Having small children at home is a special time (cheesy-sounding, but true). I know that there will come a day when Gemma doesn’t run to me with arms open wide and give me the tightest hug that her strength allows. I know that Guini will not always want to snuggle close to me while watching Tangled, and smile up at me with freckled cheeks. I know that one day Gavin won’t ask me to chaperone his class field trip to the local berry farm, and beam with pride when I visit his class at school.
Now is the time to be close to my children. Now is the time to hug them tightly and choose my words carefully. Now is the time to sit on the floor and play Uno with them (even when it is slow and played incorrectly). Now is the time to spend less time gazing into my laptop, and spend more time gazing into their sweet faces.
Reminder to myself – don’t wait for tomorrow.
Love,
Stephanie May*
Chyrl Kelley
May 5, 2011 -
Now JUST do exactly that. Valerie was more independent but she still liked me doing the school thing in elementary. Tristan and I spent the days when she was in school doing his favorite thing – eating ice cream. He even tolerated long shopping trips, if there was ice cream at the end of them!
Pearl
May 5, 2011 -
So true, but…there is only a short period of time when it all seems lost, gone. Those teen years of independents. But they always come back to you. I get the BEST hugs from my kids now that they’re grown. I just don’t like to let go, were they not just babes in my arms. ;)
j
May 5, 2011 -
I thought your kids “would last longer” for me. But if possible, it is going way faster.

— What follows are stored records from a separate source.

[src/inc/pac_pkg.sv]
// constants, encodings and the repeater function map of the array cell
// assumes one system clock; all configuration fields are static levels
package pac_pkg;

    localparam int NEIGH        = 4;     // north, south, east, west
    localparam int LOCAL_BUSES  = 4;     // vertical first, horizontal first, second pair
    localparam int SECTOR_CELLS = 8;     // cells between repeaters

    // operand selector: codes 0..3 pick a neighbour, this code picks constant one
    localparam logic [2:0] OPER_CONST_ONE = 3'h4;

    // three-input selector feeding the left upstream gate
    localparam logic [1:0] TAP_ONE  = 2'h0;
    localparam logic [1:0] TAP_VERT = 2'h1;
    localparam logic [1:0] TAP_HORZ = 2'h2;

    // shared function state of both output selectors
    localparam logic [1:0] FUNC_PASS     = 2'h0;
    localparam logic [1:0] FUNC_SWAP     = 2'h1;
    localparam logic [1:0] FUNC_XOR_NAND = 2'h2;
    localparam logic [1:0] FUNC_REG_AND  = 2'h3;

    // bus driver control selector
    localparam logic DRV_ACTIVE  = 1'h0;
    localparam logic DRV_DYNAMIC = 1'h1;

    // column clock and column reset source selectors
    localparam logic [1:0] SRC_GLOBAL  = 2'h0;
    localparam logic [1:0] SRC_EXPRESS = 2'h1;
    localparam logic [1:0] SRC_EDGE    = 2'h2;   // head cell (clock) or foot cell (reset)
    localparam logic [1:0] SRC_ONE     = 2'h3;

    // reset values
    localparam logic DFF_RESET = 1'h0;
    localparam logic OUT_RESET = 1'h0;

    // repeater: function code width, count and per-destination source codes
    localparam int         REP_FUNC_W  = 5;
    localparam logic [4:0] REP_FUNCS   = 5'h15;
    localparam logic [1:0] REP_NONE    = 2'h0;
    localparam logic [1:0] REP_LOCAL   = 2'h1;
    localparam logic [1:0] REP_EXPRESS = 2'h2;

    // per function: [7:6] side b local, [5:4] side b express,
    // [3:2] side a local, [1:0] side a express; source is always the far side
    localparam logic [20:0][7:0] REP_FUNC_MAP = {
        8'h81, 8'h18, 8'h24, 8'h42, 8'h09, 8'h90, 8'h06,
        8'h60, 8'h0A, 8'hA0, 8'h05, 8'h50, 8'h02, 8'h01,
        8'h08, 8'h04, 8'h20, 8'h10, 8'h80, 8'h40, 8'h00
    };

endpackage : pac_pkg

[src/bus_repeater.sv]
// one repeater between two segments of a local/express bus pair
// assumes the far-side segment activity flags are synchronous levels
module bus_repeater
    import pac_pkg::*;
#(
    parameter logic HAS_BIDIR = 1'h0
) (
    input  wire logic                  ref_clk_in,
    input  wire logic                  nrst_in,
    input  wire logic [REP_FUNC_W-1:0] func_in,
    input  wire logic                  bidir_en_in,
    input  wire logic                  a_local_in,
    input  wire logic                  a_exp_in,
    input  wire logic                  b_local_in,
    input  wire logic                  b_exp_in,
    input  wire logic                  a_local_active_in,
    input  wire logic                  b_local_active_in,
    output logic      [3:0]            drive_val_out,   // [3] b local .. [0] a express
    output logic      [3:0]            drive_oe_out
);

    typedef struct packed {
        logic [3:0] val;
        logic [3:0] oe;
    } rep_state_t;

    rep_state_t q;
    rep_state_t next_q;
    logic [7:0] map;

    assign map = (func_in < REP_FUNCS) ? REP_FUNC_MAP[func_in] : 8'h00;

    // each destination regenerates one far-side source, one way only
    always_comb begin
        logic [1:0] code;
        logic       src_local;
        logic       src_exp;
        code      = REP_NONE;
        src_local = 1'h0;
        src_exp   = 1'h0;
        next_q    = q;
        for (int d = 0; d < 4; d++) begin
            code      = map[2*d +: 2];
            src_local = (d >= 2) ? a_local_in : b_local_in;
            src_exp   = (d >= 2) ? a_exp_in : b_exp_in;
            next_q.oe[d]  = (code != REP_NONE);
            next_q.val[d] = (code == REP_LOCAL) ? src_local :
                            (code == REP_EXPRESS) ? src_exp : 1'h0;
        end
        if (HAS_BIDIR && bidir_en_in) begin
            if (a_local_active_in && !b_local_active_in) begin
                next_q.oe[3]  = 1'h1;
                next_q.val[3] = a_local_in;
            end else if (b_local_active_in && !a_local_active_in) begin
                next_q.oe[1]  = 1'h1;
                next_q.val[1] = b_local_in;
            end
        end
        if (!nrst_in) begin
            next_q = '0;
        end
    end

    // state register
    always_ff @(posedge ref_clk_in) begin
        q <= next_q;
    end

    assign drive_val_out = q.val;
    assign drive_oe_out  = q.oe;
endmodule : bus_repeater

[src/programmable_array_cell.sv]
// array logic cell with its bus repeaters and column clock/reset selection
// assumes all inputs synchronous to ref_clk_in; the bench resolves bus wires
// from the value and enable outputs

module programmable_array_cell
    import pac_pkg::*;
#(
    parameter int COL_POS = SECTOR_CELLS - 1,
    parameter int ROW_POS = SECTOR_CELLS - 1
) (
    input  wire logic                       ref_clk_in,
    input  wire logic                       nrst_in,
    input  wire logic [NEIGH-1:0]           first_class_in,
    input  wire logic [NEIGH-1:0]           second_class_in,
    input  wire logic [2:0]                 first_sel_in,
    input  wire logic [2:0]                 second_sel_in,
    input  wire logic [1:0]                 tap_sel_in,
    input  wire logic [1:0]                 func_state_in,
    input  wire logic [LOCAL_BUSES-1:0]     bus_in,
    input  wire logic [LOCAL_BUSES-1:0]     bus_read_en_in,
    input  wire logic [LOCAL_BUSES-1:0]     bus_write_en_in,
    input  wire logic [LOCAL_BUSES-1:0]     driver_pass_en_in,
    input  wire logic                       drive_mode_in,
    input  wire logic [1:0]                 turn_en_in,
    input  wire logic [1:0]                 turn_dir_in,
    input  wire logic [1:0]                 clk_src_sel_in,
    input  wire logic                       global_clock_level_in,
    input  wire logic                       express_clock_in,
    input  wire logic                       head_first_in,
    input  wire logic [1:0]                 rst_src_sel_in,
    input  wire logic                       global_reset_n_in,
    input  wire logic                       express_reset_n_in,
    input  wire logic                       foot_first_n_in,
    input  wire logic [LOCAL_BUSES-1:0][4:0] rep_func_in,
    input  wire logic [LOCAL_BUSES-1:0]     rep_bidir_en_in,
    input  wire logic [LOCAL_BUSES-1:0]     exp_a_in,
    input  wire logic [LOCAL_BUSES-1:0]     exp_b_in,
    input  wire logic [LOCAL_BUSES-1:0]     seg_b_in,
    input  wire logic [LOCAL_BUSES-1:0]     seg_b_active_in,
    output logic      [NEIGH-1:0]           first_class_out,
    output logic      [NEIGH-1:0]           second_class_out,
    output logic      [LOCAL_BUSES-1:0]     bus_out,
    output logic      [LOCAL_BUSES-1:0]     bus_oe_out,
    output logic      [LOCAL_BUSES-1:0]     bus_fault_out,
    output logic                            reg_state_out,
    output logic                            corner_west_first_input_out,
    output logic                            corner_north_first_input_out,
    output logic      [LOCAL_BUSES-1:0]     rep_local_out,
    output logic      [LOCAL_BUSES-1:0]     rep_local_oe_out,
    output logic      [LOCAL_BUSES-1:0]     seg_b_out,
    output logic      [LOCAL_BUSES-1:0]     seg_b_oe_out,
    output logic      [LOCAL_BUSES-1:0]     exp_a_out,
    output logic      [LOCAL_BUSES-1:0]     exp_a_oe_out,
    output logic      [LOCAL_BUSES-1:0]     exp_b_out,
    output logic      [LOCAL_BUSES-1:0]     exp_b_oe_out
);

    typedef struct packed {
        logic                   first_out;
        logic                   second_out;
        logic                   dff;
        logic                   src_prev;
        logic                   corner;
        logic [LOCAL_BUSES-1:0] bus_val;
        logic [LOCAL_BUSES-1:0] bus_oe;
        logic [LOCAL_BUSES-1:0] bus_fault;
    } cell_state_t;

    cell_state_t            q;
    cell_state_t            next_q;
    logic                   first_op;
    logic                   second_op;
    logic                   cell_vertical_bus_tap;
    logic                   horz_tap;
    logic                   tap;
    logic                   left_and;
    logic                   right_and;
    logic                   xor_v;
    logic                   a_next;
    logic                   b_next;
    logic                   drv_enable;
    logic                   src_level;
    logic                   col_tick;
    logic                   col_rst;
    logic [LOCAL_BUSES-1:0] rd;
    logic [LOCAL_BUSES-1:0] wr;
    logic [LOCAL_BUSES-1:0] tn;
    logic [LOCAL_BUSES-1:0] fault;
    logic [LOCAL_BUSES-1:0] rd_ok;
    logic [LOCAL_BUSES-1:0] turn_dest;
    logic [LOCAL_BUSES-1:0] drv_val;
    logic [LOCAL_BUSES-1:0] drv_oe;

    assign first_op  = (first_sel_in < OPER_CONST_ONE) ? first_class_in[first_sel_in[1:0]] : 1'h1;
    assign second_op = (second_sel_in < OPER_CONST_ONE) ? second_class_in[second_sel_in[1:0]]
                                                        : 1'h1;

    // per-bus operation decode
    assign rd = bus_read_en_in;
    // both pass gates for a write
    assign wr = bus_write_en_in & driver_pass_en_in;
    assign tn = {turn_en_in[1], turn_en_in[1], turn_en_in[0], turn_en_in[0]};
    assign fault = (rd & wr) | (rd & tn) | (wr & tn);
    assign rd_ok = rd & ~fault;

    // read taps through pass gates and tap selector
    assign cell_vertical_bus_tap = (rd_ok[0] & bus_in[0]) | (rd_ok[2] & bus_in[2]);
    assign horz_tap              = (rd_ok[1] & bus_in[1]) | (rd_ok[3] & bus_in[3]);
    assign tap = (tap_sel_in == TAP_VERT) ? cell_vertical_bus_tap :
                 (tap_sel_in == TAP_HORZ) ? horz_tap : 1'h1;

    // upstream gates
    assign left_and  = first_op & tap;
    assign right_and = second_op;
    assign xor_v     = left_and ^ right_and;

    assign drv_enable = (drive_mode_in == DRV_ACTIVE) | second_op;

    // per-bus write and turn drive
    generate
        for (genvar i = 0; i < LOCAL_BUSES; i++) begin : g_bus
            localparam int  PARTNER = i ^ 1;
            localparam logic IS_H   = (i % 2 == 1);
            // turn between paired buses
            // direction 0 lands on the horizontal bus, direction 1 on the vertical one
            assign turn_dest[i] = tn[i] & (turn_dir_in[i/2] ^ IS_H);
            assign drv_oe[i]    = ~fault[i] & ((wr[i] & drv_enable) | turn_dest[i]);
            assign drv_val[i]   = turn_dest[i] ? bus_in[PARTNER] : a_next;
        end
    endgenerate

    assign src_level = (clk_src_sel_in == SRC_EXPRESS) ? express_clock_in :
                       (clk_src_sel_in == SRC_EDGE) ? head_first_in : 1'h0;
    assign col_tick = (clk_src_sel_in == SRC_GLOBAL) ? 1'h1 :
                      (clk_src_sel_in == SRC_ONE) ? 1'h0 : (src_level & ~q.src_prev);
    assign col_rst = (rst_src_sel_in == SRC_GLOBAL) ? ~global_reset_n_in :
                     (rst_src_sel_in == SRC_EXPRESS) ? ~express_reset_n_in :
                     (rst_src_sel_in == SRC_EDGE) ? ~foot_first_n_in : 1'h0;

    // next state of the cell
    always_comb begin
        next_q          = q;
        next_q.src_prev = src_level;
        // flop driven by column tick and reset
        if (col_rst) begin
            next_q.dff = DFF_RESET;
        end else if (col_tick) begin
            next_q.dff = xor_v;
        end
        // one shared state for both selectors
        case (func_state_in)
            FUNC_PASS: begin
                a_next = left_and;
                b_next = right_and;
            end
            FUNC_SWAP: begin
                a_next = right_and;
                b_next = left_and;
            end
            FUNC_XOR_NAND: begin
                a_next = xor_v;
                b_next = ~(left_and & right_and);
            end
            FUNC_REG_AND: begin
                a_next = next_q.dff;
                b_next = left_and & right_and;
            end
            default: begin
                a_next = left_and;
                b_next = right_and;
            end
        endcase
        next_q.first_out  = a_next;
        next_q.second_out = b_next;
        next_q.bus_val    = drv_val;
        next_q.bus_oe     = drv_oe;
        next_q.bus_fault  = fault;
        next_q.corner     = global_clock_level_in;
        if (!nrst_in) begin
            next_q = '0;
            next_q.first_out  = OUT_RESET;
            next_q.second_out = OUT_RESET;
            next_q.dff        = DFF_RESET;
            // keep edge history so a source already high gives no false tick
            next_q.src_prev   = src_level;
        end
    end

    // state register
    always_ff @(posedge ref_clk_in) begin
        q <= next_q;
    end

    // outputs fan out to every neighbour
    generate
        for (genvar n = 0; n < NEIGH; n++) begin : g_neigh
            assign first_class_out[n]  = q.first_out;
            assign second_class_out[n] = q.second_out;
        end
    endgenerate

    assign bus_out                      = q.bus_val;
    assign bus_oe_out                   = q.bus_oe;
    assign bus_fault_out                = q.bus_fault;
    assign reg_state_out                = q.dff;
    assign corner_west_first_input_out  = q.corner;
    assign corner_north_first_input_out = q.corner;

    generate
        for (genvar r = 0; r < LOCAL_BUSES; r++) begin : g_rep
            localparam int POS = (r % 2 == 0) ? ROW_POS : COL_POS;
            if (POS % SECTOR_CELLS == SECTOR_CELLS - 1) begin : g_here
                logic [3:0] val;
                logic [3:0] oe;
                // bidirectional link on second buses only
                bus_repeater #(
                    .HAS_BIDIR (r >= 2)
                ) u_rep (
                    .ref_clk_in        (ref_clk_in),
                    .nrst_in           (nrst_in),
                    .func_in           (rep_func_in[r]),
                    .bidir_en_in       (rep_bidir_en_in[r]),
                    .a_local_in        (bus_in[r]),
                    .a_exp_in          (exp_a_in[r]),
                    .b_local_in        (seg_b_in[r]),
                    .b_exp_in          (exp_b_in[r]),
                    .a_local_active_in (q.bus_oe[r]),
                    .b_local_active_in (seg_b_active_in[r]),
                    .drive_val_out     (val),
                    .drive_oe_out      (oe)
                );
                assign seg_b_out[r]        = val[3];
                assign seg_b_oe_out[r]     = oe[3];
                assign exp_b_out[r]        = val[2];
                assign exp_b_oe_out[r]     = oe[2];
                assign rep_local_out[r]    = val[1];
                assign rep_local_oe_out[r] = oe[1];
                assign exp_a_out[r]        = val[0];
                assign exp_a_oe_out[r]     = oe[0];
            end else begin : g_none
                assign seg_b_out[r]        = 1'h0;
                assign seg_b_oe_out[r]     = 1'h0;
                assign exp_b_out[r]        = 1'h0;
                assign exp_b_oe_out[r]     = 1'h0;
                assign rep_local_out[r]    = 1'h0;
                assign rep_local_oe_out[r] = 1'h0;
                assign exp_a_out[r]        = 1'h0;
                assign exp_a_oe_out[r]     = 1'h0;
            end
        end
    endgenerate
endmodule : programmable_array_cell
[config.mk]
export PLATFORM = sky130hd
export DESIGN_NAME = programmable_array_cell
export DESIGN_NICKNAME = d
export VERILOG_FILES = /design/src/inc/pac_pkg.sv /design/src/bus_repeater.sv /design/src/programmable_array_cell.sv
export SDC_FILE = /design/constraint.sdc
export NUM_CORES = 1
export LEC_CHECK = 0
export BUFFER_PORTS_ARGS = -buffer_cell sky130_fd_sc_hd__buf_2
export CORE_ASPECT_RATIO = 1.25
export CORE_UTILIZATION = 50
export DETAILED_ROUTE_END_ITERATION = 7
export GPL_TIMING_DRIVEN = 0
export PLACE_DENSITY = 0.93
export SYNTH_ARGS = -nofsm -noshare
export SYNTH_HDL_FRONTEND = slang
export SYNTH_HIERARCHICAL = 1
export SYNTH_SLANG_ARGS = --single-unit
[constraint.sdc]
create_clock -name ref_clk_in -period 3.1 [get_ports ref_clk_in]
set_input_delay 0.31 -clock ref_clk_in [delete_from_list [all_inputs] [get_ports ref_clk_in]]
set_output_delay 0.31 -clock ref_clk_in [all_outputs]
set_load 0.05 [all_outputs]
==> metrics list <==
- After clock tree synthesis, the clock-pin slew on the worst setup and hold paths is 0.09 ns.
- The detail route stage leaves a number of antenna-violating nets equal to 0.
- # DRC: 0
- Share of the clock period used by the worst path after layout: 74.9%
- First-pass GRT wire length: 15300 µm
* Weighted congestion at the end of routability-driven global placement: 0.908
- Across every metal layer, demand over resource in global routing totals 24.3%.
- The worst setup path is of the primary input to flip-flop kind.
* Area of the mapped netlist: 3670 µm²
* Antenna violations before repair: 0
- Clk Latency, worst-skew pair: 0.29 ns
- EDFF count, synth: 0
- Register Area: 981 µm²
- Derived from the worst setup path, the maximum achievable clock frequency is 0.431 GHz.
* Startpoint type of the worst setup path: primary input
- Maximum level of the CTS H-tree: 2
- Sum of negative setup slack: 0 ns
- Clock tree synthesis found a total of 49 sinks.
- Clock root cell: clkbuf_8
- STA classifies the critical path endpoint as a flip-flop.
* Post-synth top flop: dfxtp_1
- For this run, the number of Yosys warnings is 6.
- Cts-stage hold buffer count: 0
* Pwr per Cell Area: 356 nW/µm²
* Worst slew pin tran: 0.462 ns
- Critical Path Source: turn_en_in[0]
- Post-CTS repair timing setup buffer count: 0
- Maximum ir drop on the vdd rail: 0.000246 V
* Area delta synth->final: 24.0%
- In the synthesized netlist the async set-or-reset flop fraction comes to 0%.
- The final route contains 3696 vias.
- The synthesized design contains 49 register bits.
- Leak pwr: 2.25 nW
- In this run, CTS created clock tree buffers numbering 5.
* R2R Path Start: q[13]
* Filler Cell Count: 580
- Launch instance of the worst min-delay path: bus_read_en_in[3]
* Tightest slew margin relative to the limit: 69.0%
- Met3 wire length: 658 µm
- Required time of the critical path: 3.26 ns
- Core ar.: 7020 µm²
- Vertical die dimension: 97.8 µm
* # port buffers: 139
- In the final layout, the share of cells above drive strength 1 is 36.4%.
- Max-cap violations: 0
* Mapped Avg Cell Area: 8.66 µm²
* Cells after synthesis: 424
* Maximum fanout count along the critical path: 9
* Largest net degree at the start of global routing: 22
- Final slew viol count: 0
* Overall power after layout: 1.62 mW
- HPWL after detailed placement: 7570 µm
* # setup viols final: 0
- Synthesis produced a netlist with a net count of 535.
- Shortest period the worst path allows: 2.32 ns
- Setup repair after global routing left no endpoint under its margin.
* Number of global-route vias before repair: 3498
* Sequential cell area fraction in the yosys report: 26.7%
* Residual overflow from global routing: 0
- Synth unique cells: 77
* Layout Nets: 681
* Count of instances resized after the clock tree is built: 0
* Violation count after the first detailed-route iteration: 94
- Starting density of the core: 52.3%
- Deepest clock path buffer count: 2
- The tightest min-delay check is of the primary input to flip-flop type.
- Area of the multi-input gates: 2340 µm²
- Number of vias per cell: 5.61
- Summed over all layers, the routed wires come to 9520 µm.
* Result of the run: completed
- Wire length per cell after detailed routing: 14.4 µm
- In the final routing, the length of wire on met1 measures 3780 µm.
- Number of antenna cells inserted: 0
- After detailed routing, no signal wire sits above met4.
- Total Die Area: 7690 µm²
* Count of boundary I/O pins: 146
* Sum of met2 wire segment lengths after detailed routing: 5010 µm
- TritonCTS clock tree: yes
- The floorplan step set the die width to 78.7 µm.
* Detailed Routing Iterations Pass 1: 4
* Endpoints failing hold: 0
- In this run the core area contains 34 standard-cell rows.
* Setup skew after layout: 0.00168 ns
- Critical path data arrival time: 2.48 ns
[final timing paths]
check / end / slack, ns / cells past startpoint
worst max-delay path: bus_out[1] / 0.78 / 10
worst min-delay path: bus_oe_out[3] / 0.20 / 2
worst max register to register: bus_out[1] / 1.45 / 6
worst min register to register: g_rep[3].g_here.u_rep/drive_val_out[3] / 0.68 / 3
[report_power, final]
| part | leakage, nW | total, mW | internal (mW) | switching, mW |
|---|---|---|---|---|
| combinational | 1.81 | 0.593 | 0.219 | 0.374 |
| clock | 0.0399 | 0.352 | 0.149 | 0.202 |
| sequential | 0.402 | 0.679 | 0.667 | 0.0123 |
[cells in the mapped netlist (8+ instances only)]
| cell | n | area share, % |
|---|---|---|
| a21oi_1 | 22 | 3.0 |
| and3b_1 | 8 | 1.9 |
| buf_4 | 23 | 4.7 |
| dfxtp_1 | 49 | 27 |
| ha_1 | 20 | 6.8 |
| inv_1 | 23 | 2.4 |
| nand2_1 | 36 | 3.7 |
| nand3_1 | 8 | 1.1 |
| nor2_1 | 18 | 1.8 |
| nor2b_1 | 16 | 2.7 |
| nor4bb_1 | 9 | 2.5 |
| o21ai_0 | 14 | 1.9 |
[state kept, by name, indices dropped and copies added (netlist names)]
name	cells
q	1
bus_oe_out	4
first_class_out	1
bus_fault_out	4
reg_state_out	1
g_rep.g_here.u_rep/drive_val_out	16
bus_out	4
g_rep.g_here.u_rep/drive_oe_out	16
second_class_out	1
corner_north_first_input_out	1
[metrics by stage]
stage / setup WS (ns) / hold WS, ns / std cells / util, % / area (µm²)
floorplan: 0.804 / 0.386 / 424 / - / 3670
global placement: 0.523 / 0.514 / 653 / 63.8 / 4480
detailed placement: 0.487 / 0.511 / 653 / 63.8 / 4480
CTS: 0.786 / 0.193 / 659 / 64.9 / 4550
global route: 0.627 / 0.194 / 659 / 64.9 / 4550
finish: 0.778 / 0.202 / 659 / 64.9 / 4550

I was in the Target snack bar with Hunter and Gavin last night when a young couple walked out the doors. The husband was holding a baby, about 18 months and the mom was very pregnant and I was pierced with the strongest Kokomo memories of May and your dad and I. I was suddenly pregnant with you (or Tredessa), eating the unchanged in 30 years recipe of Target nachos, the light, the sweet memories, the sheer joy of those early days, the tastes, the sounds of a bustling retail establishment.
It is gone in a flash.
It isn’t too late for you, though.
Jenny Freyta
May 5, 2011 -
Oh my gosh, Steph- you brought tears to my eyes! I’ve been having the same feelings lately. I feel like now it’s so much harder for me to really intentionally get time with both kiddos. It’s hard with a newborn to feel like I still have time with Elodie, and the time just goes way too fast. Thank you for the reminder, I know you were giving it to yourself, but it’s a good one for me to remember too. :)
Melissa @ Bubby & Bean
May 5, 2011 -
This is the sweetest post, and she is just lovely.
xo,
melissa
allison
May 5, 2011 -
Very well said!!!!!
Stef Phipps
May 5, 2011 -
Blubbering baby, right here….
Stephanie
May 5, 2011 -
Thanks so much friends! Believe me, I was a BIG crybaby last night as I wrote this. I almost didn’t post it because it felt too mushy, but I really appreciate all of your feedback:) Glad to know that I’m not alone in these feelings.